§ **WORK INSTRUCTION**:
Your answer is the lines below, exactly, from the one that contains "output and inout bits: 38" through the one that contains "mapped depth without buffers: 34", both included.

§ **INFORMATION GIVEN**:

$ cat src/rtl/fp_mul_pkg.sv
// fp_mul_pkg: shared types and helpers for the sequential floating-point multiplier.
//   state_t : control FSM states
//   cls_t   : operand classification codes
//   fp_bias : exponent bias for a given exponent width
//   fp_qnan : canonical quiet NaN (sign 0, exp all-ones, fraction MSB set) in the low bits
package fp_mul_pkg;

    typedef enum logic [2:0] {IDLE, UNPACK, MUL, ROUND, DONE} state_t;

    typedef enum logic [2:0] {ZERO, SUBN, NORM, INF, QNAN, SNAN} cls_t;

    function automatic int fp_bias(input int ew);
        return (1 << (ew - 1)) - 1;
    endfunction

    function automatic logic [127:0] fp_qnan(input int ew, input int mw);
        logic [127:0] r;
        r = '0;
        for (int i = 0; i < ew; i++) r[mw + i] = 1'b1;
        r[mw - 1] = 1'b1;
        return r;
    endfunction

endpackage

$ cat src/rtl/fp_mul_seq_lzc.sv
// fp_lzc: leading-zero counter.
//   a   : input vector (N bits)
//   cnt : number of zeros above the most significant set bit (N when a is zero)
module fp_lzc #(
    parameter int N  = 24,
    parameter int CW = $clog2(N + 1)
) (
    input  logic [N-1:0]  a,
    output logic [CW-1:0] cnt
);

    // Scanning upward lets the highest set bit win.
    always_comb begin
        cnt = CW'(N);
        for (int i = 0; i < N; i++) if (a[i]) cnt = CW'(N - 1 - i);
    end

endmodule

$ cat src/rtl/fp_mul_seq.sv
// fp_mul_seq: multi-cycle IEEE-754-style multiplier (shift-add, RNE, subnormals, flags).
//   i_clk, i_rst_n      : clock, asynchronous active-low reset
//   i_valid, o_ready    : operand handshake (o_ready high only when idle)
//   i_a, i_b            : operands
//   o_valid, i_ready    : result handshake (result held until consumed)
//   o_res               : product
//   o_overflow, o_underflow, o_invalid, o_inexact : exception flags for o_res
module fp_mul_seq
    import fp_mul_pkg::*;
#(
    parameter int EXP_W = 8,
    parameter int MAN_W = 23,
    localparam int W = 1 + EXP_W + MAN_W
) (
    input  logic         i_clk,
    input  logic         i_rst_n,
    input  logic         i_valid,
    output logic         o_ready,
    input  logic [W-1:0] i_a,
    input  logic [W-1:0] i_b,
    output logic         o_valid,
    input  logic         i_ready,
    output logic [W-1:0] o_res,
    output logic         o_overflow,
    output logic         o_underflow,
    output logic         o_invalid,
    output logic         o_inexact
);

    localparam int SW   = MAN_W + 1;
    localparam int PW   = 2 * SW;
    localparam int VW   = MAN_W + 3;
    localparam int LW   = $clog2(MAN_W + 2);
    localparam int CW   = $clog2(MAN_W + 1);
    localparam int XW   = EXP_W + LW + 3;
    localparam int BIAS = fp_bias(EXP_W);
    localparam logic signed [XW-1:0] EMIN = XW'(1 - BIAS);
    localparam logic signed [XW-1:0] EMAX = XW'((1 << EXP_W) - 1);
    localparam logic signed [XW-1:0] DMAX = XW'(VW);
    localparam logic [W-1:0]  QNAN_W  = W'(fp_qnan(EXP_W, MAN_W));
    localparam logic [PW-1:0] LO_MASK = (PW'(1) << (MAN_W - 2)) - PW'(1);

    state_t state, state_nx;
    logic [W-1:0] a_r, b_r, res_r;
    logic sign_r, ovf_r, unf_r, inv_r, inx_r;
    logic signed [XW-1:0] exp_r;
    logic [SW-1:0] ma_r, mb_r;
    logic [PW-1:0] prod_r;
    logic [CW-1:0] cnt_r;

    function automatic cls_t classify(input logic [W-1:0] x);
        logic [EXP_W-1:0] e;
        logic [MAN_W-1:0] f;
        e = x[W-2:MAN_W];
        f = x[MAN_W-1:0];
        if (e == '0) return (f == '0) ? ZERO : SUBN;
        if (e != '1) return NORM;
        if (f == '0) return INF;
        return f[MAN_W-1] ? QNAN : SNAN;
    endfunction

    // Unpack: classification and subnormal normalisation.
    logic [EXP_W-1:0] ea_f, eb_f;
    logic [SW-1:0] sig_a, sig_b;
    logic [LW-1:0] lza, lzb;
    logic signed [XW-1:0] ua, ub;
    cls_t ca, cb;
    logic sgn, sp_inv, sp_nan, sp_inf, special;
    logic [W-1:0] sp_res;

    assign ea_f  = a_r[W-2:MAN_W];
    assign eb_f  = b_r[W-2:MAN_W];
    assign sig_a = {|ea_f, a_r[MAN_W-1:0]};
    assign sig_b = {|eb_f, b_r[MAN_W-1:0]};
    assign ca    = classify(a_r);
    assign cb    = classify(b_r);
    assign sgn   = a_r[W-1] ^ b_r[W-1];

    fp_lzc #(.N(SW), .CW(LW)) u_lza (.a(sig_a), .cnt(lza));
    fp_lzc #(.N(SW), .CW(LW)) u_lzb (.a(sig_b), .cnt(lzb));

    // Subnormals carry exponent emin; the leading-zero count extends it below emin.
    assign ua = $signed(XW'(ea_f == '0 ? EXP_W'(1) : ea_f)) - $signed(XW'(BIAS)) - $signed(XW'(lza));
    assign ub = $signed(XW'(eb_f == '0 ? EXP_W'(1) : eb_f)) - $signed(XW'(BIAS)) - $signed(XW'(lzb));

    assign sp_inv  = ca == SNAN || cb == SNAN || (ca == INF && cb == ZERO) || (ca == ZERO && cb == INF);
    assign sp_nan  = sp_inv || ca == QNAN || cb == QNAN;
    assign sp_inf  = ca == INF || cb == INF;
    assign special = sp_nan || sp_inf || ca == ZERO || cb == ZERO;
    assign sp_res  = sp_nan ? QNAN_W : sp_inf ? {sgn, {EXP_W{1'b1}}, {MAN_W{1'b0}}} : {sgn, {(W-1){1'b0}}};

    // Round: normalise, denormalise when tiny, round to nearest even.
    logic top, tiny, st0, lost, g, rs, inc, ovf, inx;
    logic [PW-1:0] m;
    logic signed [XW-1:0] e_n, defc, dsh, bexp, fld;
    logic [VW-1:0] v, v_sh;
    logic [SW:0] sum;
    logic [MAN_W-1:0] frac;
    logic [W-1:0] rnd_res;

    always_comb begin
        top     = prod_r[PW-1];
        m       = top ? prod_r >> 1 : prod_r;
        e_n     = exp_r + $signed(XW'(top));
        tiny    = e_n < EMIN;
        defc    = EMIN - e_n;
        dsh     = !tiny ? '0 : (defc > DMAX ? DMAX : defc);
        v       = m[2*MAN_W -: VW];
        st0     = (top & prod_r[0]) | |(m & LO_MASK);
        v_sh    = v >> dsh;
        lost    = |(v & ~({VW{1'b1}} << dsh));
        g       = v_sh[1];
        rs      = v_sh[0] | st0 | lost;
        inc     = g & (rs | v_sh[2]);
        sum     = {1'b0, v_sh[VW-1:2]} + (SW+1)'(inc);
        bexp    = e_n + $signed(XW'(BIAS));
        // A tiny result becomes min-normal exactly when rounding sets the hidden bit.
        fld     = tiny ? $signed(XW'(sum[MAN_W])) : bexp + $signed(XW'(sum[SW]));
        frac    = sum[SW] ? '0 : sum[MAN_W-1:0];
        inx     = g | rs;
        ovf     = fld >= EMAX;
        rnd_res = ovf ? {sign_r, {EXP_W{1'b1}}, {MAN_W{1'b0}}} : {sign_r, fld[EXP_W-1:0], frac};
    end

    always_ff @(posedge i_clk or negedge i_rst_n) begin
        if (!i_rst_n) state <= IDLE;
        else state <= state_nx;
    end

    always_comb begin
        state_nx = state;
        case (state)
            IDLE:    state_nx = i_valid ? UNPACK : IDLE;
            UNPACK:  state_nx = special ? DONE : MUL;
            MUL:     state_nx = cnt_r == '0 ? ROUND : MUL;
            ROUND:   state_nx = DONE;
            DONE:    state_nx = (o_valid && i_ready) ? IDLE : DONE;
            default: state_nx = IDLE;
        endcase
    end

    always_comb o_ready = state == IDLE;

    always_ff @(posedge i_clk or negedge i_rst_n) begin
        if (!i_rst_n) begin
            a_r     <= '0;
            b_r     <= '0;
            sign_r  <= 1'b0;
            exp_r   <= '0;
            ma_r    <= '0;
            mb_r    <= '0;
            prod_r  <= '0;
            cnt_r   <= '0;
            res_r   <= '0;
            ovf_r   <= 1'b0;
            unf_r   <= 1'b0;
            inv_r   <= 1'b0;
            inx_r   <= 1'b0;
            o_valid <= 1'b0;
        end else begin
            case (state)
                IDLE: begin
                    if (i_valid) begin
                        a_r <= i_a;
                        b_r <= i_b;
                    end
                end
                UNPACK: begin
                    sign_r <= sgn;
                    exp_r  <= ua + ub;
                    ma_r   <= sig_a << lza;
                    mb_r   <= sig_b << lzb;
                    prod_r <= '0;
                    cnt_r  <= CW'(MAN_W);
                    if (special) begin
                        res_r <= sp_res;
                        ovf_r <= 1'b0;
                        unf_r <= 1'b0;
                        inv_r <= sp_inv;
                        inx_r <= 1'b0;
                    end
                end
                MUL: begin
                    // Multiplier bits consumed MSB first, so the partial product shifts left.
                    prod_r <= (prod_r << 1) + PW'(mb_r[cnt_r] ? ma_r : '0);
                    cnt_r  <= cnt_r - 1'b1;
                end
                ROUND: begin
                    res_r <= rnd_res;
                    ovf_r <= ovf;
                    unf_r <= tiny & inx;
                    inv_r <= 1'b0;
                    inx_r <= inx | ovf;
                end
                DONE:    o_valid <= o_valid ? !i_ready : 1'b1;
                default: o_valid <= 1'b0;
            endcase
        end
    end

    assign o_res       = res_r;
    assign o_overflow  = ovf_r;
    assign o_underflow = unf_r;
    assign o_invalid   = inv_r;
    assign o_inexact   = inx_r;

endmodule
$ cat config.mk
export PLATFORM = sky130hd
export DESIGN_NAME = fp_mul_seq
export DESIGN_NICKNAME = d
export VERILOG_FILES = /design/src/rtl/fp_mul_pkg.sv /design/src/rtl/fp_mul_seq_lzc.sv /design/src/rtl/fp_mul_seq.sv
export SDC_FILE = /design/constraint.sdc
export NUM_CORES = 1
export LEC_CHECK = 0
export CAP_MARGIN = 10
export CORE_MARGIN = 5
export CORE_UTILIZATION = 66
export DETAILED_ROUTE_END_ITERATION = 8
export DONT_BUFFER_PORTS = 1
export GPL_TIMING_DRIVEN = 0
export PLACE_DENSITY_LB_ADDON = 0.12
export SYNTH_ARGS = -nofsm -noshare
export SYNTH_HDL_FRONTEND = slang
export SYNTH_SLANG_ARGS = --single-unit
$ cat constraint.sdc
create_clock -name i_clk -period 9.2 [get_ports i_clk]
set_input_delay 1.38 -clock i_clk [delete_from_list [all_inputs] [get_ports i_clk]]
set_output_delay 1.38 -clock i_clk [all_outputs]
set_load 0.02 [all_outputs]
Yosys cells after proc, flatten, opt, wreduce, memory -nomap -nowiden
Index checks and enable logic that the tools add are counted.
Word-level totals
  register bits after elaboration: 222
  input port bits: 68
  output and inout bits: 38
  logic and storage cells: 196
Cells by class
  add/sub/neg operators: 12
  $lt $le $gt $ge: 4
  equality and inequality tests: 13
  shifts and indexed selects: 4
  multiplexer cells: 106
  bitwise operators: 12
  reduce and logical (&&, ||, !) cells: 30
Operators by type and width (number)
  5-bit 2-to-1 mux: 32
  48-bit case mux with 2 select lines: 1
  32-bit 2-to-1 mux: 2
  4-bit 2-to-1 mux: 16
  32-bit case mux with 2 select lines: 1
  31-bit 2-to-1 mux: 2
  48-bit by 24-bit adder with 48-bit output: 1
  16-bit 2-to-1 mux: 3
  24-bit by 5-bit << shifter with 24-bit output: 2
  47-bit 2-to-1 mux: 1
  23-bit logical NOT: 2
  3-bit 2-to-1 mux: 14
  16-bit by 2-bit adder with 16-bit output: 2
  26-bit bitwise AND: 1
  26-bit NOT: 1
  26-bit OR reduction: 1
  26-bit by 16-bit << shifter with 26-bit output (first input constant): 1
  26-bit by 16-bit >> shifter with 26-bit output: 1
  24-bit by 1-bit adder with 25-bit output: 1
  24-bit 2-to-1 mux: 1
  23-bit 2-to-1 mux: 1
  1-bit 2-to-1 mux: 22
  21-bit OR reduction: 1
  9-bit by 6-bit subtractor with 10-bit output: 2
  32 further kinds: 69

Logic depth before layout (Yosys ltp)
  depth in word-level cells: 26
  mapped depth: 39
  mapped depth without buffers: 34

Cells and area by module
From an unflattened synthesis, not the netlist that was laid out.
Unflattened totals
  cells, all modules: 2032
  area total of the unflattened synthesis: 17798.3 µm²
By module, submodules not included
  fp_mul_seq: times used 1, cells each 1936, area each 17267.8 µm², sequential area each 5430.2 µm²
  fp_lzc: times used 2, cells each 48, area each 265.3 µm², sequential area each 0.0 µm²

Worst setup path after synthesis
OpenSTA, ideal clock, no wires.
  kind: register to register
  start: register exp_r[0]
  end: register res_r[23] (netlist: o_res[23])
  library setup time: 0.135 ns
  arrival time: 6.719 ns
  data required time: 9.065 ns
  path slack: 2.346 ns
  stages on the path, launching flop included: 37
  buffers on the path: 4
  clock period less this slack: 6.854 ns
  cell sequence: dfrtp_1 > ha_1 > ha_1 > buf_6 > and4_1 > clkbuf_1 > a21o_1 > a32o_2 > a311o_1 > nand4bb_1 > a21oi_2 > a31o_4 > a21oi_2 > buf_2 > buf_2 > o211ai_1 > a21oi_1 > a211oi_1 > nor3_2 > ha_1 > inv_1 > nor2_1 > nand3_4 > nor2_1 > nand3_1 > ha_1 > ha_1 > a31oi_1 > nand3_1 > a211oi_1 > a21oi_1 > o22ai_1 > nor2_1 > a211oi_1 > o21ai_0 > o21ai_0 > o31ai_2
On the way
  word-level cells in the longest chain between the ends: 18
  elaborated cells on any way between the ends: 22
  classes of those cells: add/sub: 5; order compare: 3; shift: 2; mux: 5; bitwise: 6; reduce/logical: 1
Ends and longest elaborated chain
  start: declaration: RTL line fp_mul_seq.sv:46  | logic signed [XW-1:0] exp_r;
  start signal: assignment: RTL line fp_mul_seq.sv:170  | exp_r <= ua + ub;
  16-bit by 2-bit adder with 16-bit output (*): RTL line fp_mul_seq.sv:104  | e_n = exp_r + $signed(XW'(top));
  8-bit by 16-bit subtractor with 16-bit output: RTL line fp_mul_seq.sv:106  | defc = EMIN - e_n;
  16-bit by 6-bit greater-than comparator with 1-bit output: RTL line fp_mul_seq.sv:107  | dsh = !tiny ? '0 : (defc > DMAX ? DMAX : defc);
  16-bit 2-to-1 mux (2 in a row): RTL line fp_mul_seq.sv:107
  26-bit by 16-bit << shifter with 26-bit output: RTL line fp_mul_seq.sv:111  | lost = |(v & ~({VW{1'b1}} << dsh));
  26-bit NOT: RTL line fp_mul_seq.sv:111
  26-bit bitwise AND: RTL line fp_mul_seq.sv:111
  26-bit OR reduction: RTL line fp_mul_seq.sv:111
  1-bit bitwise OR: RTL line fp_mul_seq.sv:113  | rs = v_sh[0] | st0 | lost;
  1-bit bitwise OR: RTL line fp_mul_seq.sv:114  | inc = g & (rs | v_sh[2]);
  1-bit bitwise AND: RTL line fp_mul_seq.sv:114
  24-bit by 1-bit adder with 25-bit output: RTL line fp_mul_seq.sv:115  | sum = {1'b0, v_sh[VW-1:2]} + (SW+1)'(inc);
  16-bit by 2-bit adder with 16-bit output: RTL line fp_mul_seq.sv:118  | fld = tiny ? $signed(XW'(sum[MAN_W])) : bexp + $signed(XW'(sum[SW]));
  16-bit 2-to-1 mux (*): RTL line fp_mul_seq.sv:118
  16-bit by 9-bit greater-or-equal comparator with 1-bit output: RTL line fp_mul_seq.sv:121  | ovf = fld >= EMAX;
  31-bit 2-to-1 mux (*): RTL line fp_mul_seq.sv:122  | rnd_res = ovf ? {sign_r, {EXP_W{1'b1}}, {MAN_W{1'b0}}} : {sign_r, fld[EXP_W-1:0], frac};
  32-bit case mux with 2 select lines (*): RTL line fp_mul_seq.sv:161  | case (state)
  end signal: assignment: RTL line fp_mul_seq.sv:176  | res_r <= sp_res;
  end signal: assignment: RTL line fp_mul_seq.sv:189  | res_r <= rnd_res;
  end: declaration: RTL line fp_mul_seq.sv:44  | logic [W-1:0] a_r, b_r, res_r;
Mark *: on every way between the ends. The rest lies on a longest branch, timed or not.
A chain may end at the register's enable or synchronous reset.

Worst setup path in the final report
  start: register prod_r[47]
  end: register res_r[24] (netlist: o_res[24])
On the way
  word-level cells in the longest chain between the ends: 18
  elaborated cells on any way between the ends: 26
  classes of those cells: add/sub: 5; order compare: 3; shift: 2; mux: 6; bitwise: 8; reduce/logical: 2
Ends and longest elaborated chain
  start: declaration: RTL line fp_mul_seq.sv:48  | logic [PW-1:0] prod_r;
  start signal: assignment: RTL line fp_mul_seq.sv:185  | prod_r <= (prod_r << 1) + PW'(mb_r[cnt_r] ? ma_r : '0);
  16-bit by 2-bit adder with 16-bit output: RTL line fp_mul_seq.sv:104
  8-bit by 16-bit subtractor with 16-bit output: RTL line fp_mul_seq.sv:106
  16-bit by 6-bit greater-than comparator with 1-bit output: RTL line fp_mul_seq.sv:107
  16-bit 2-to-1 mux (2 in a row): RTL line fp_mul_seq.sv:107
  26-bit by 16-bit << shifter with 26-bit output: RTL line fp_mul_seq.sv:111
  26-bit NOT: RTL line fp_mul_seq.sv:111
  26-bit bitwise AND: RTL line fp_mul_seq.sv:111
  26-bit OR reduction: RTL line fp_mul_seq.sv:111
  1-bit bitwise OR: RTL line fp_mul_seq.sv:113
  1-bit bitwise OR: RTL line fp_mul_seq.sv:114
  1-bit bitwise AND: RTL line fp_mul_seq.sv:114
  24-bit by 1-bit adder with 25-bit output: RTL line fp_mul_seq.sv:115
  16-bit by 2-bit adder with 16-bit output: RTL line fp_mul_seq.sv:118
  16-bit 2-to-1 mux (*): RTL line fp_mul_seq.sv:118
  16-bit by 9-bit greater-or-equal comparator with 1-bit output: RTL line fp_mul_seq.sv:121
  31-bit 2-to-1 mux (*): RTL line fp_mul_seq.sv:122
  32-bit case mux with 2 select lines (*): RTL line fp_mul_seq.sv:161
Marks and branches as above.

==> impl_metrics.csv <==
group,metric,value,unit
run_status,status,"finished, final reports clean",
placement,place_congestion,1.07,
clock_network,tritoncts_clock_tree,"done",
clock_network,cts.repair_timing.setup_buffer_count,0,
sta,timing.fmax,0.117,GHz
placement,port_buffer_count,0,
cells_and_area,layout.core_utilization,0.713,
critical_path,critPathMaxFanout,10,
die,num_rows,59,
synth,dominant_register_cell_in_the_synthesized_netlist,"sky130_fd_sc_hd__dfrtp_1",
die,io_pins,106,
clock_network,cts.sinks,217,
grt,number_of_antenna_violations_at_the_first_check_in_global_routing,1,
grt,overflow,0,
clock_network,library_cell_used_as_clock_root_buffer,"sky130_fd_sc_hd__clkbuf_16",
critical_path,most_used_cell_cp,"sky130_fd_sc_hd__ha_1",
cells_and_area,nFillCells,1975,
grt,groute.usage.overall,0.369,
sta,setup_total_negative_slack,0,ns
sta,finClkSkew,0.0203,ns
route,first_iter_violations,1687,
critical_path,endpoint_kind,"register",
synth,synth.cell_area,17300,um^2
synth,synth.lib_cells_used.distinct,102,
synth,seq_area_frac_synth,0.315,
critical_path,timing.critical_path.arrival,8.99,ns
grt,global_route_wire_length_before_repair,87400,um
worst_hold_path,worstHoldPathType,"register to register",
cells_and_area,multi_input_comb_area,11100,um^2
sta,setup_repair_after_global_routing_missed_its_margin,"false",
synth,syn-mean-instance-area,8.41,um^2
synth,ys_ff_latch,217,
grt,number_of_global_route_vias_before_repair,16200,
synth,postSynthNetCount,2178,
sta,timing_max_transition_violations_final,0,
critical_path,crit_required,9.62,ns
route,postRouteWirelength,54700,um
sta,layout_worst_path_cycle_share,0.932,
synth,yosys_warnings,0,
die,die-width,172,um
sta,finalHoldViolations,0,
die,chipHeight,172,um
cells_and_area,drive_gt1_frac,0.0964,
route,num_vias,16500,
sta,worst_slew_margin_rel,0.247,
sta,final.min_clock_period,8.57,ns
die,core-area,25900,um^2
synth,synth_edf_count,0,
clock_network,clock_tree.htree_level_count,1,
sta,worst_pin_slew,1.12,ns
route,post_drt_wl_per_cell,22.5,um
synth,postSynth.asyncResetShare,1.00,
die,die_area,29500,um^2
power,p_leak,7.80,nW
critical_path,timing_worst_setup_path_type,"register to register",
clock_network,clk_pin_slew,0.06,ns
route,drc,0,
clock_network,clk_latency,0.54,ns
cells_and_area,area_growth_syn_to_layout,7.04,%
synth,netlist_instances,2052,
sta,setup_violations,0,
power,vdd_drop_max,0.281,mV
clock_network,cts.path.max_buffers,3,
run,max_cap_violations,0,
cells_and_area,ff_latch_area,5430,um^2
die,initial_utilization,0.666,
critical_path,worst_path_largest_cell_delay,0.55,ns
cells_and_area,nNetsFinal,2205,
critical_path,critical_path.startpoint_type,"register",
clock_network,tritoncts.num_buffers,25,
power,power_density,365,nW/um^2
grt,largest_net_degree_at_the_start_of_global_routing,218,
critical_path,crit_slowest_cell,"sky130_fd_sc_hd__clkbuf_1",
route,drtPass1Iterations,6,
route,post_route_antenna_net_violation_count,0,
placement,dp.final_hpwl,41100,um
route,route.detailed.vias_per_inst,6.80,
where the power goes:
part	total, W	internal (W)	switching, W
Clock	0.000967	0.000553	0.000414
Combinational	0.00395	0.00154	0.00240
Sequential	0.00182	0.00134	0.000478
synth_stat cells (all sizes together), types with 29 or more instances:
| cell type | n | area (um^2) |
|---|---|---|
| a211oi | 34 | 265 |
| a21oi | 138 | 706 |
| buf | 32 | 185 |
| mux2i | 90 | 901 |
| o21ai | 187 | 936 |
| nor2b | 47 | 294 |
| mux2 | 78 | 878 |
| nand3 | 46 | 255 |
| nor3 | 42 | 230 |
| clkbuf | 83 | 313 |
| ha | 46 | 576 |
| nor2 | 177 | 674 |
| dfrtp | 217 | 5430 |
| nand2 | 267 | 1020 |
| and3 | 29 | 181 |
| xnor2 | 79 | 699 |
| inv | 56 | 210 |
| xor2 | 29 | 254 |
area by class of cell:
type                    count  area share
clock inverters            14     0.00610
plain buffers             115      0.0270
diodes                      1    0.000136
well taps                 335      0.0227
multi-input cells        1663       0.602
flip-flops and latches    217       0.294
clock buffers              30      0.0365
inverters                  57      0.0116
per-stage QoR:
stage	instances	hold WS (ns)	area, um^2	total power [W]	setup WS (ns)
floorplan	2052	0.431	17300	0.00460	2.35
global placement	2387	0.452	17700	0.00544	0.676
detailed placement	2387	0.465	17700	0.00562	0.480
CTS	2431	0.480	18500	0.00663	0.480
global route	2432	0.494	18500	0.00719	0.188
finish	2432	0.478	18500	0.00674	0.630
critical path, delay by kind of cell, from the launching register on:
kind                       cells  cell delay, ns
AOI/OAI and AO/OA             10            2.44
adders and majority gates      5            1.38
buffers and inverters          6            2.09
DFF                            1            0.49
and+or+nand+nor                9            2.06
flip-flops by register name, indices dropped and copies added (netlist names):
signal	count
o_invalid	1
o_overflow	1
a_r	32
prod_r	48
sign_r	1
b_r	32
o_res	32
o_inexact	1
ma_r	24
mb_r	24
cnt_r	5
o_valid	1
exp_r	11
state	3
o_underflow	1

§ **WRITTEN SOLUTION**:
  output and inout bits: 38
  logic and storage cells: 196
Cells by class
  add/sub/neg operators: 12
  $lt $le $gt $ge: 4
  equality and inequality tests: 13
  shifts and indexed selects: 4
  multiplexer cells: 106
  bitwise operators: 12
  reduce and logical (&&, ||, !) cells: 30
Operators by type and width (number)
  5-bit 2-to-1 mux: 32
  48-bit case mux with 2 select lines: 1
  32-bit 2-to-1 mux: 2
  4-bit 2-to-1 mux: 16
  32-bit case mux with 2 select lines: 1
  31-bit 2-to-1 mux: 2
  48-bit by 24-bit adder with 48-bit output: 1
  16-bit 2-to-1 mux: 3
  24-bit by 5-bit << shifter with 24-bit output: 2
  47-bit 2-to-1 mux: 1
  23-bit logical NOT: 2
  3-bit 2-to-1 mux: 14
  16-bit by 2-bit adder with 16-bit output: 2
  26-bit bitwise AND: 1
  26-bit NOT: 1
  26-bit OR reduction: 1
  26-bit by 16-bit << shifter with 26-bit output (first input constant): 1
  26-bit by 16-bit >> shifter with 26-bit output: 1
  24-bit by 1-bit adder with 25-bit output: 1
  24-bit 2-to-1 mux: 1
  23-bit 2-to-1 mux: 1
  1-bit 2-to-1 mux: 22
  21-bit OR reduction: 1
  9-bit by 6-bit subtractor with 10-bit output: 2
  32 further kinds: 69

Logic depth before layout (Yosys ltp)
  depth in word-level cells: 26
  mapped depth: 39
  mapped depth without buffers: 34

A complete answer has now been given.